Feiffer also wrote the screenplay for "Carnal Knowledge" and the Robert Altman version of "Popeye," and his play "Little Murders" became one of my favorite movies from 1971:


I blogged about that movie when I re-watched it in 2021. I called it "a weird and very dark romcom about what happens when a thoroughly apathetic man (Elliott Gould) goes along for the relationship with a entirely energetically optimistic woman." And I said "I don't think there's a better bad wedding than in that movie, with Don Sutherland as the hippie priest."

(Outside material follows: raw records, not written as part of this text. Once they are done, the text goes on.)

**config.mk**
```make
export PLATFORM = sky130hd
export DESIGN_NAME = inst_queue
export DESIGN_NICKNAME = d
export VERILOG_FILES = /design/src/rtl/inst_queue_pkg.sv /design/src/rtl/inst_queue_ram.sv /design/src/rtl/inst_queue.sv
export SDC_FILE = /design/constraint.sdc
export NUM_CORES = 2
export LEC_CHECK = 0
export CORE_MARGIN = 2
export CORE_UTILIZATION = 52
export CTS_BUF_LIST = sky130_fd_sc_hd__clkbuf_8 sky130_fd_sc_hd__clkbuf_16
export CTS_CLUSTER_DIAMETER = 200
export DETAILED_ROUTE_END_ITERATION = 10
export HOLD_SLACK_MARGIN = 0.06
export PLACE_DENSITY = 0.72
export REMOVE_ABC_BUFFERS = 1
export SKIP_CTS_REPAIR_TIMING = 1
export SYNTH_ARGS = -nofsm -noshare
export SYNTH_HDL_FRONTEND = slang
export SYNTH_HIERARCHICAL = 1
export SYNTH_SLANG_ARGS = --single-unit
```
**constraint.sdc**
```tcl
create_clock -name i_clk -period 11.6 [get_ports i_clk]
set_clock_uncertainty 0.15 [all_clocks]
set_input_delay 1.16 -clock i_clk [delete_from_list [all_inputs] [get_ports i_clk]]
set_output_delay 1.16 -clock i_clk [all_outputs]
set_load 0.02 [all_outputs]
```
File: src/rtl/wb_req_queue_pkg.sv
// Shared types for the wishbone request queue: the queued request record and the issue FSM states.
package wb_req_queue_pkg;

    localparam int WB_AW = 32;
    localparam int WB_DW = 32;

    typedef struct packed {
        logic [WB_AW-1:0] addr;
        logic [WB_DW-1:0] data;
        logic [3:0]       we;
        logic [2:0]       naccess;
    } wb_req_t;

    typedef enum logic [1:0] {
        IDLE  = 2'd0,
        ISSUE = 2'd1,
        GAP   = 2'd2
    } wb_state_e;

endpackage

File: src/rtl/wb_req_queue_if.sv
// Core-side request/response and wishbone_master-side handshake bundle of the request queue.
interface wb_req_queue_if #(
    parameter int AW = 32,
    parameter int DW = 32,
    parameter int CW = 3
);
    logic          req_valid_i;
    logic          req_ready_o;
    logic [AW-1:0] req_addr_i;
    logic [DW-1:0] req_data_i;
    logic [3:0]    req_we_i;
    logic [2:0]    req_naccess_i;
    logic          flush_i;
    logic          rsp_valid_o;
    logic [DW-1:0] rsp_data_o;
    logic          rsp_we_o;
    logic          mst_valid_o;
    logic [AW-1:0] mst_addr_o;
    logic [DW-1:0] mst_data_o;
    logic [3:0]    mst_we_o;
    logic [2:0]    mst_naccess_o;
    logic          mst_valid_i;
    logic [DW-1:0] mst_data_i;
    logic [CW-1:0] count_o;

    modport slave (
        input  req_valid_i, req_addr_i, req_data_i, req_we_i, req_naccess_i, flush_i,
               mst_valid_i, mst_data_i,
        output req_ready_o, rsp_valid_o, rsp_data_o, rsp_we_o,
               mst_valid_o, mst_addr_o, mst_data_o, mst_we_o, mst_naccess_o, count_o
    );

    modport master (
        output req_valid_i, req_addr_i, req_data_i, req_we_i, req_naccess_i, flush_i,
               mst_valid_i, mst_data_i,
        input  req_ready_o, rsp_valid_o, rsp_data_o, rsp_we_o,
               mst_valid_o, mst_addr_o, mst_data_o, mst_we_o, mst_naccess_o, count_o
    );
endinterface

Since I'm not in the mood to blog about that bishop who sermonized at Donald Trump today, I'll give you what Jules Feiffer wrote for the completely inappropriate wedding priest to say: 
"Why does one decide to marry? Social pressure? Boredom? Loneliness? Sexual appeasement? Love? I won't put any of these reasons down. Each in its own way is adequate, each is all right. Last year, I married a musician who wanted to get married in order to stop masturbating. Please, don't be startled, I'm not putting him down. That marriage did not work. But the man tried. He is now separated, still masturbating, but he is at peace with himself because he tried society's way."

14 comments:

Two-eyed Jack said...

The Phantom Tollbooth<\i> illustrations was a thread connecting Feiffer to my parents to me and to my children. RIP.

rehajm said...

May have to watch the movie- I officiate a wedding in the fall…

rehajm said...

Help me understand where else I see the cartoons? From VV I only recall Life In Hell…

Aggie said...

The Phantom Tollbooth was one of my favorites too, having read it as a child, I read it to my daughter and hope to read it to the next generation, too ! Terrific characterizations. Marco Rubio was reminding me of Dr. Dischord just the other day.

tcrosse said...

Back in the day so many of us identified with Bernard Mergendailer, in competition with Harry, the Rat with Women.

rehajm said...

Oh. Found it- Yah, kind of on brand for me but not much worth nicking…

Two-eyed Jack said...

I fail to properly close an italics directive and all hell breaks loose!

Lem Vibe Bandit said...

Italics strikes again.

James K said...

Italiacto! (Maybe).
Most of his cartoons were conventional anti-war, anti-Republican, but he could occasionally be more interesting on male-female relations, or when he strayed from the plantation (as with Reagan for example).

RCOCEAN II said...

Yeah, I vaguely remember him from the 1980s and early 1990s when i read the village voice. Amazing that he lived to 95.

RCOCEAN II said...

According to the obit that would've been after he'd been in the VV for 25-30 years or so. Incredible how many of these people got into news media positions and were kept on forever. How old was Babs Walters when she retired, 100?

RCOCEAN II said...

Seems "Little Murders" was very popular with the critics when it came out, but it only made $1 million in box office. Dark Comedy/Satire = not for the masses.

tcrosse said...

A proud moment a few years ago when I managed to dig up a Feiffer cartoon that exactly illustrated a point Althouse was making. He was the Woody Allen of cartoons.

Fritz said...

My father had a subscription to Nation back when I was a kid. About the only thing I remember about it was Feiffer's cartoons.